Linking human activities and global climatic oscillation to phytoplankton dynamics in a subtropical lake.

Human activities and climate change are two major stressors affecting lake ecosystems as well as phytoplankton communities worldwide. However, how the temporal dynamics of phytoplankton are directly or indirectly linked to anthropogenic activities and climatic oscillation remains unclear. We assessed the annual trends (1988-2018) in phytoplankton abundance (PA) in Lake Dongting, China and related it to five groups of variables characterizing human activities, global climate oscillation, water nutrients, hydrology, and meteorology. We found a significant increase in PA, urbanization (Upop), total nitrogen (TN), fertilizer application (FA), number of summer days (SU), and the warm speed duration index (WSDI) and a significant decrease in the water discharge of three inlets (TIWD) and the sediment discharge of three inlets (TISD) and four tributaries (FTSD) and the net sediment deposition (NSD). However, no significant annual trends were observed for the number of rainstorm days (R50mm), the simple precipitation intensity index (SDII) and yearly anomalies of El Niño-Southern oscillation events (ENSOi). Cross-correlation Function analyses demonstrated that the operation of the Three George Dam (TGD) strengthened the effects of hydrology, rainfall patterns and ENSOi on phytoplankton, but strongly weakened the association between water nutrients, human activities and phytoplankton abundance.
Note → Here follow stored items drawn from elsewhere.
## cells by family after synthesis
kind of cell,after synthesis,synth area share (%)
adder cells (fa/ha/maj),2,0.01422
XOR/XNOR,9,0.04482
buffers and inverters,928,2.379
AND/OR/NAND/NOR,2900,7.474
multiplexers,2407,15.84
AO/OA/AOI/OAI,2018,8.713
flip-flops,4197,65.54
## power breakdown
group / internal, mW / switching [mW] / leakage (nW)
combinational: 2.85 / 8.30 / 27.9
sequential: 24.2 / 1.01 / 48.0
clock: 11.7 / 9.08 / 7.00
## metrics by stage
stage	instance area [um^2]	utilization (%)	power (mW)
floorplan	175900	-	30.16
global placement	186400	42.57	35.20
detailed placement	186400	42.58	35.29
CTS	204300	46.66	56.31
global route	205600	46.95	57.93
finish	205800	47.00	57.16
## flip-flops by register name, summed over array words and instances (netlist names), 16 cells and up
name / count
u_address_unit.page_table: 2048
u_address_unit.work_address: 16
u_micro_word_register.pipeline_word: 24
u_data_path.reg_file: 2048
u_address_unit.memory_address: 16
This design comes from an exercise in tuning for small area on the open sky130 flow, not from production work.
The RTL was checked by simulation tests, not by an equivalence proof against the original design.
Power is estimated from default activity; no workload was simulated.

==> module mrd_throttle, before the edit <==
module mrd_throttle #(
  parameter int unsigned CPL_LIMIT = 8,
  parameter int unsigned LEN_W     = 11,
  parameter int unsigned CNT_W     = 16,
  parameter int unsigned DW_W      = 32,
  parameter int unsigned HW_W      = 27
) (
  input  logic             clk,
  input  logic             rst_n,
  input  logic             init_i,
  input  logic             start_i,       
  input  logic [LEN_W-1:0] len_dw_i,      
  input  logic             rcb_128_i,     
  input  logic             metering_i,    
  input  logic [CNT_W-1:0] req_cnt_n_i,   
  input  logic [DW_W-1:0]  cpl_dw_i,      
  input  logic             bad_i,         
  output logic             mrd_work_o,    
  output logic [CNT_W-1:0] hwm_cnt_o
);
  logic [CNT_W-1:0] hwm_cnt;
  logic [CNT_W-1:0] hwm_cnt_nxt;
  logic [HW_W-1:0]  hwm_n;                
  logic [HW_W-1:0]  hwm_n_nxt;
  logic             found_q;
  logic [3:0]       burst_cnt;
  always_comb begin
    if (len_dw_i == LEN_W'(1))
      burst_cnt = 4'(CPL_LIMIT);
    else if (!rcb_128_i) begin
      if (len_dw_i <= LEN_W'(16))      burst_cnt = 4'(CPL_LIMIT / 2);
      else if (len_dw_i <= LEN_W'(64)) burst_cnt = 4'(CPL_LIMIT / 4);
      else                             burst_cnt = 4'(CPL_LIMIT / 8);
    end else begin
      if (len_dw_i <= LEN_W'(32))       burst_cnt = 4'(CPL_LIMIT / 2);
      else if (len_dw_i <= LEN_W'(128)) burst_cnt = 4'(CPL_LIMIT / 4);
      else                              burst_cnt = 4'(CPL_LIMIT / 8);
    end
  end
  logic [CNT_W:0]   ge;                   
  logic [CNT_W:0]   hpre;                 
  logic [CNT_W-1:0] hinc;                 
  always_comb begin
    ge[0]   = 1'b1;
    hpre[0] = 1'b1;
    for (int i = 0; i < CNT_W; i++) begin
      ge[i+1]   = (hwm_cnt[i] & req_cnt_n_i[i]) | (hwm_cnt[i] & ge[i]) | (req_cnt_n_i[i] & ge[i]);
      hpre[i+1] = hpre[i] & hwm_cnt[i];
      hinc[i]   = hwm_cnt[i] ^ hpre[i];
    end
  end
  logic [HW_W:0] dge;
  always_comb begin
    dge[0] = 1'b1;
    for (int i = 0; i < HW_W; i++)
      dge[i+1] = (cpl_dw_i[i] & hwm_n[i]) | (cpl_dw_i[i] & dge[i]) | (hwm_n[i] & dge[i]);
  end
  logic dw_reached;
  logic zero;
  assign zero = ~|hwm_cnt;
  assign dw_reached = zero ? (&cpl_dw_i) : ((|cpl_dw_i[DW_W-1:HW_W]) | dge[HW_W]);
  always_ff @(posedge clk) begin
    found_q <= (&(req_cnt_n_i ^ hinc)) & dw_reached;
  end
  logic mrd_work, cpl_found, load, clr, step;
  assign mrd_work  = start_i & (~metering_i | ge[CNT_W]);
  assign cpl_found = found_q & ~mrd_work;
  assign load      = start_i & zero;
  assign clr       = start_i & ~zero & bad_i;
  assign step      = start_i & ~zero & ~bad_i & cpl_found;
  always_comb begin
    if (init_i | clr)  hwm_cnt_nxt = '0;
    else if (load)     hwm_cnt_nxt = CNT_W'(burst_cnt);
    else if (step)     hwm_cnt_nxt = hinc;
    else               hwm_cnt_nxt = hwm_cnt;
  end
  localparam int unsigned LO = 6;
  logic [LEN_W-1:0] addend_n;
  logic [LEN_W:0]   nc, nc0, nc1;
  logic [LEN_W-1:0] ns0, ns1;
  logic             c11;
  logic [HW_W-1:0]  nsum;
  logic [HW_W:0]    lpre;
  assign addend_n = ~(len_dw_i & {LEN_W{step}});
  assign nsum[0]  = ~(hwm_n[0] ^ addend_n[0]);
  assign nc[1]    = hwm_n[0] | addend_n[0];
  for (genvar i = 1; i < LO; i++) begin : g_lo
    csa_fa u_fa (.a(hwm_n[i]), .b(addend_n[i]), .c(nc[i]), .s(nsum[i]), .co(nc[i+1]));
  end
  assign ns0[LO]    = ~(hwm_n[LO] ^ addend_n[LO]);
  assign nc0[LO+1]  = hwm_n[LO] | addend_n[LO];
  assign ns1[LO]    = hwm_n[LO] ^ addend_n[LO];
  assign nc1[LO+1]  = hwm_n[LO] & addend_n[LO];
  for (genvar i = LO + 1; i < LEN_W; i++) begin : g_hi
    csa_fa u_fa0 (.a(hwm_n[i]), .b(addend_n[i]), .c(nc0[i]), .s(ns0[i]), .co(nc0[i+1]));
    csa_fa u_fa1 (.a(hwm_n[i]), .b(addend_n[i]), .c(nc1[i]), .s(ns1[i]), .co(nc1[i+1]));
  end
  always_comb begin
    for (int i = LO; i < LEN_W; i++)
      nsum[i] = nc[LO] ? ns0[i] : ns1[i];
    c11 = nc[LO] ? ~nc0[LEN_W] : ~nc1[LEN_W];
    for (int i = LEN_W; i < HW_W; i++)
      nsum[i] = hwm_n[i] ^ (c11 & lpre[i]);
  end
  pfx_nor #(.N(HW_W - LEN_W)) u_lpre (.x(hwm_n[HW_W-1:LEN_W]), .p(lpre[HW_W:LEN_W]));
  assign hwm_n_nxt = load ? {{(HW_W - LEN_W){1'b1}}, ~len_dw_i} : nsum;
  always_ff @(posedge clk or negedge rst_n) begin
    if (!rst_n) begin
      hwm_cnt <= '0;
    end else begin
      hwm_cnt <= hwm_cnt_nxt;
    end
  end
  always_ff @(posedge clk) begin
    hwm_n <= hwm_n_nxt;
  end
  assign mrd_work_o = mrd_work;
  assign hwm_cnt_o  = hwm_cnt;
endmodule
Path analysis revealed that TP, TN, FA, R50 mm as well as WSDI had a direct positive effect on PA, while a direct negative effect was found for ENSO, NSD and TISD. Human activities (Upop and FA), warming (WSDI and SU), and rainfall patterns (SDII and R50 mm) exerted indirect controls on phytoplankton through changes in water nutrients and hydrology. Climate change (ENSOi) had a direct effect on PA, but also showed twelve indirect pathways via changes in hydrology and meteorology (both positive and negative effects were found). Overall, meteorology contributed most markedly to the variations of PA (29.3%), followed by hydrology (25.3%), human activities (24%), water nutrients (10.5%), and ENSOi (1.9%). Our results highlight a strongly causal connection between human activities as well as global climate change and phytoplankton and the benefits of considering multiple environmental drivers in determining the temporal dynamics of lake biotic communities.